Read here. Almost all scientists agree that an increase in atmospheric CO2 will only raise global temperatures from 1.0 to 1.5 degrees Celsius. The IPCC is well aware of this established science, so they had scientists add a hypothetical positive feedback to the climate models, which would then produce predictions of much higher temperatures.
Terrestrial nature abhors positive feedbacks; that's why the climate is dominated by negative feedbacks. IPCC scientists hate natural negative feedbacks because they automatically reduce future global warming, and that's why the IPCC climate models either minimize negative feedbacks or entirely ignore them. Unfortunately for the IPCC Climategate scientists, the science research continues about natural climate feedbacks, which has now led to a new major negative feedback being identified in a new region of the world by peer-reviewed research.
Simply put, Geibert et al. found as warming increases, more sea ice and icebergs are melting in the Southern Ocean. This freshwater melt decreases the salinity of water, while increasing the iron content in layers of the sea, allowing for a huge increase in phytoplankton blooms. The new phytoplankton blooms cause more CO2 absorption (i.e. sequester CO2) from the atmosphere, which is then transported to the ocean depths.
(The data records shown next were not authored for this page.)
**src/rtl/spdif_tx_pkg.sv**
```systemverilog
package spdif_tx_pkg;
  localparam int AUDIO_W = 24;
  localparam int SLOTS   = 32;
  localparam int FRAMES  = 192;
  localparam int FR_W    = $clog2(FRAMES);
  localparam int PAY_W   = SLOTS - 4;

  localparam logic [1:0] FMT_LJ  = 2'b00;
  localparam logic [1:0] FMT_I2S = 2'b01;
  localparam logic [1:0] FMT_RJ  = 2'b10;

  // Preamble half-cell patterns, relative to an initial level of 0
  localparam logic [7:0] PRE_BLOCK = 8'b11101000;
  localparam logic [7:0] PRE_LEFT  = 8'b11100010;
  localparam logic [7:0] PRE_RIGHT = 8'b11100100;

  function automatic logic [4:0] width_of(input logic [1:0] code);
    case (code)
      2'b00:   return 5'd16;
      2'b01:   return 5'd18;
      2'b10:   return 5'd20;
      default: return 5'd24;
    endcase
  endfunction
endpackage

```
**src/rtl/spdif_ser_in.sv**
```systemverilog
module spdif_ser_in
  import spdif_tx_pkg::*;
(
  input  logic               clk,
  input  logic               rst,
  input  logic [1:0]         fmt,
  input  logic [1:0]         wcode,
  input  logic               bclk,
  input  logic               fsync,
  input  logic               sdata,
  output logic [AUDIO_W-1:0] word_o,
  output logic               left_stb,
  output logic               right_stb
);
  logic [2:0]         bclk_s;
  logic [1:0]         fs_s;
  logic [1:0]         sd_s;
  logic               lr_prev;
  logic [4:0]         idx_q;
  logic [AUDIO_W-1:0] sr_q;

  logic               rise, lr, changed, is_left, done, done_left;
  logic [4:0]         cur_idx, wbits, shamt;
  logic [AUDIO_W-1:0] nxt_sr, aligned;

  always_ff @(posedge clk) begin
    if (rst) begin
      bclk_s <= '0;
      fs_s   <= '0;
      sd_s   <= '0;
    end else begin
      bclk_s <= {bclk_s[1:0], bclk};
      fs_s   <= {fs_s[0], fsync};
      sd_s   <= {sd_s[0], sdata};
    end
  end

  always_comb begin
    rise    = bclk_s[1] & ~bclk_s[2];
    lr      = fs_s[1];
    changed = (lr != lr_prev);
    cur_idx = changed ? 5'd0 : ((idx_q == 5'd31) ? 5'd31 : idx_q + 5'd1);
    nxt_sr  = {sr_q[AUDIO_W-2:0], sd_s[1]};
    is_left = (fmt == FMT_I2S) ? ~lr : lr;
    wbits   = width_of(wcode);
    shamt   = 5'd24 - wbits;
    done      = 1'b0;
    done_left = is_left;
    aligned   = nxt_sr << shamt;
    case (fmt)
      FMT_I2S: done = (cur_idx == wbits);
      FMT_RJ: begin
        done      = changed;
        done_left = ~is_left;
        aligned   = sr_q << shamt;
      end
      default: done = (cur_idx == wbits - 5'd1);
    endcase
  end

  always_ff @(posedge clk) begin
    if (rst) begin
      lr_prev   <= 1'b0;
      idx_q     <= 5'd31;
      sr_q      <= '0;
      word_o    <= '0;
      left_stb  <= 1'b0;
      right_stb <= 1'b0;
    end else begin
      left_stb  <= 1'b0;
      right_stb <= 1'b0;
      if (rise) begin
        lr_prev <= lr;
        idx_q   <= cur_idx;
        sr_q    <= nxt_sr;
        if (done) begin
          word_o    <= aligned;
          left_stb  <= done_left;
          right_stb <= ~done_left;
        end
      end
    end
  end
endmodule

```
**src/rtl/spdif_subframe.sv**
```systemverilog
module spdif_subframe
  import spdif_tx_pkg::*;
(
  input  logic [AUDIO_W-1:0] smp,
  input  logic               cbit,
  input  logic               is_right,
  input  logic               is_block,
  output logic [PAY_W-1:0]   payload,
  output logic [7:0]         pre_pat
);
  logic [PAY_W-2:0] body;

  always_comb begin
    body    = {cbit, 1'b0, 1'b0, smp};
    payload = {^body, body};
    if (is_right)      pre_pat = PRE_RIGHT;
    else if (is_block) pre_pat = PRE_BLOCK;
    else               pre_pat = PRE_LEFT;
  end
endmodule

```
**src/rtl/spdif_bmc_enc.sv**
```systemverilog
module spdif_bmc_enc
  import spdif_tx_pkg::*;
#(
  parameter int HALF_DIV = 2
) (
  input  logic               clk,
  input  logic               rst,
  input  logic [AUDIO_W-1:0] hold_l,
  input  logic [AUDIO_W-1:0] hold_r,
  input  logic [PAY_W-1:0]   payload,
  input  logic [7:0]         pre_pat,
  output logic [AUDIO_W-1:0] cur_smp,
  output logic               nxt_right,
  output logic               nxt_block,
  output logic [FR_W-1:0]    nxt_frame,
  output logic               tick_o,
  output logic               half_o,
  output logic [4:0]         slot_o,
  output logic [FR_W-1:0]    frame_o,
  output logic               line_o
);
  localparam int DIV_W = (HALF_DIV > 1) ? $clog2(HALF_DIV) : 1;
  localparam logic [DIV_W-1:0] DIV_LAST   = DIV_W'(HALF_DIV - 1);
  localparam logic [FR_W-1:0]  FRAME_LAST = FR_W'(FRAMES - 1);

  logic [DIV_W-1:0]   div_q;
  logic               half_q, sub_q, base_q, line_q;
  logic [4:0]         slot_q;
  logic [FR_W-1:0]    frame_q;
  logic [AUDIO_W-1:0] pair_l, pair_r;

  logic            tick, n_half, n_sub, n_base, n_line;
  logic [4:0]      n_slot, pidx;
  logic [FR_W-1:0] n_frame;
  logic [2:0]      pi;

  always_comb begin
    tick    = (div_q == DIV_LAST);
    n_half  = ~half_q;
    n_slot  = slot_q;
    n_sub   = sub_q;
    n_frame = frame_q;
    if (half_q) begin
      n_slot = slot_q + 5'd1;
      if (slot_q == 5'd31) begin
        n_sub = ~sub_q;
        if (sub_q) n_frame = (frame_q == FRAME_LAST) ? '0 : frame_q + 1'b1;
      end
    end
    pi     = {n_slot[1:0], n_half};
    pidx   = n_slot - 5'd4;
    n_base = (n_slot == 5'd0 && !n_half) ? line_q : base_q;
    if (n_slot < 5'd4)  n_line = pre_pat[3'd7 - pi] ^ n_base;
    else if (!n_half)   n_line = ~line_q;
    else                n_line = line_q ^ payload[pidx];
  end

  always_ff @(posedge clk) begin
    if (rst) begin
      div_q   <= '0;
      half_q  <= 1'b1;
      slot_q  <= 5'd31;
      sub_q   <= 1'b1;
      frame_q <= FRAME_LAST;
      base_q  <= 1'b0;
      line_q  <= 1'b0;
      pair_l  <= '0;
      pair_r  <= '0;
    end else begin
      div_q <= tick ? '0 : div_q + 1'b1;
      if (tick) begin
        half_q  <= n_half;
        slot_q  <= n_slot;
        sub_q   <= n_sub;
        frame_q <= n_frame;
        base_q  <= n_base;
        line_q  <= n_line;
        if (n_slot == 5'd0 && !n_half && !n_sub) begin
          pair_l <= hold_l;
          pair_r <= hold_r;
        end
      end
    end
  end

  assign cur_smp   = n_sub ? pair_r : pair_l;
  assign nxt_right = n_sub;
  assign nxt_block = !n_sub && (n_frame == '0);
  assign nxt_frame = n_frame;
  assign tick_o    = tick;
  assign half_o    = half_q;
  assign slot_o    = slot_q;
  assign frame_o   = frame_q;
  assign line_o    = line_q;
endmodule

```
**src/rtl/spdif_tx_core.sv**
```systemverilog
module spdif_tx_core
  import spdif_tx_pkg::*;
#(
  parameter int          HALF_DIV = 2,
  parameter logic [31:0] CSTAT    = 32'h0200_0104
) (
  input  logic       clk,
  input  logic       rst,
  input  logic [1:0] fmt_sel,
  input  logic [1:0] width_sel,
  input  logic       ser_bclk,
  input  logic       ser_fsync,
  input  logic       ser_data,
  output logic       spdif_out
);
  logic [AUDIO_W-1:0] word, hold_l, hold_r, cur_smp;
  logic               wl_stb, wr_stb;
  logic [PAY_W-1:0]   payload;
  logic [7:0]         pre_pat;
  logic               nxt_right, nxt_block, cbit;
  logic [FR_W-1:0]    nxt_frame, enc_frame;
  logic               enc_tick, enc_half;
  logic [4:0]         enc_slot;

  spdif_ser_in u_in (
    .clk(clk), .rst(rst), .fmt(fmt_sel), .wcode(width_sel),
    .bclk(ser_bclk), .fsync(ser_fsync), .sdata(ser_data),
    .word_o(word), .left_stb(wl_stb), .right_stb(wr_stb)
  );

  always_ff @(posedge clk) begin
    if (rst) begin
      hold_l <= '0;
      hold_r <= '0;
    end else begin
      if (wl_stb) hold_l <= word;
      if (wr_stb) hold_r <= word;
    end
  end

  assign cbit = (nxt_frame < FR_W'(32)) ? CSTAT[nxt_frame[4:0]] : 1'b0;

  spdif_subframe u_sf (
    .smp(cur_smp), .cbit(cbit), .is_right(nxt_right), .is_block(nxt_block),
    .payload(payload), .pre_pat(pre_pat)
  );

  spdif_bmc_enc #(.HALF_DIV(HALF_DIV)) u_enc (
    .clk(clk), .rst(rst), .hold_l(hold_l), .hold_r(hold_r),
    .payload(payload), .pre_pat(pre_pat), .cur_smp(cur_smp),
    .nxt_right(nxt_right), .nxt_block(nxt_block), .nxt_frame(nxt_frame),
    .tick_o(enc_tick), .half_o(enc_half), .slot_o(enc_slot),
    .frame_o(enc_frame), .line_o(spdif_out)
  );
endmodule

```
Depending on the specific climate model, this natural negative feedback of CO2 sequestration is completley ignored or accounted for in minimal terms.
"The authors write that "the Southern Ocean (SO) plays a key role in modulating atmospheric CO2 via physical and biological processes,"...the eleven researchers -- hailing from Germany, New Zealand, South Africa and the United Kingdom.....state that their findings "imply that future changes in sea-ice cover and dynamics could have a significant effect on carbon sequestration in the SO." And if those changes were to include enhanced melting of Antarctic sea ice and icebergs, such as climate alarmists continually claim will occur, the planet's deep-ocean carbon transferal system would shift into a higher gear and effectively sequester greater amounts of CO2-carbon from the atmosphere, reducing its rate of rise and thereby reducing the strength of the CO2 greenhouse effect." [W. Geibert, P.Assmy, D.C.E. Bakker, C. Hanfland, M. Hoppema, L. Pichevin, M. Schröder, J. N.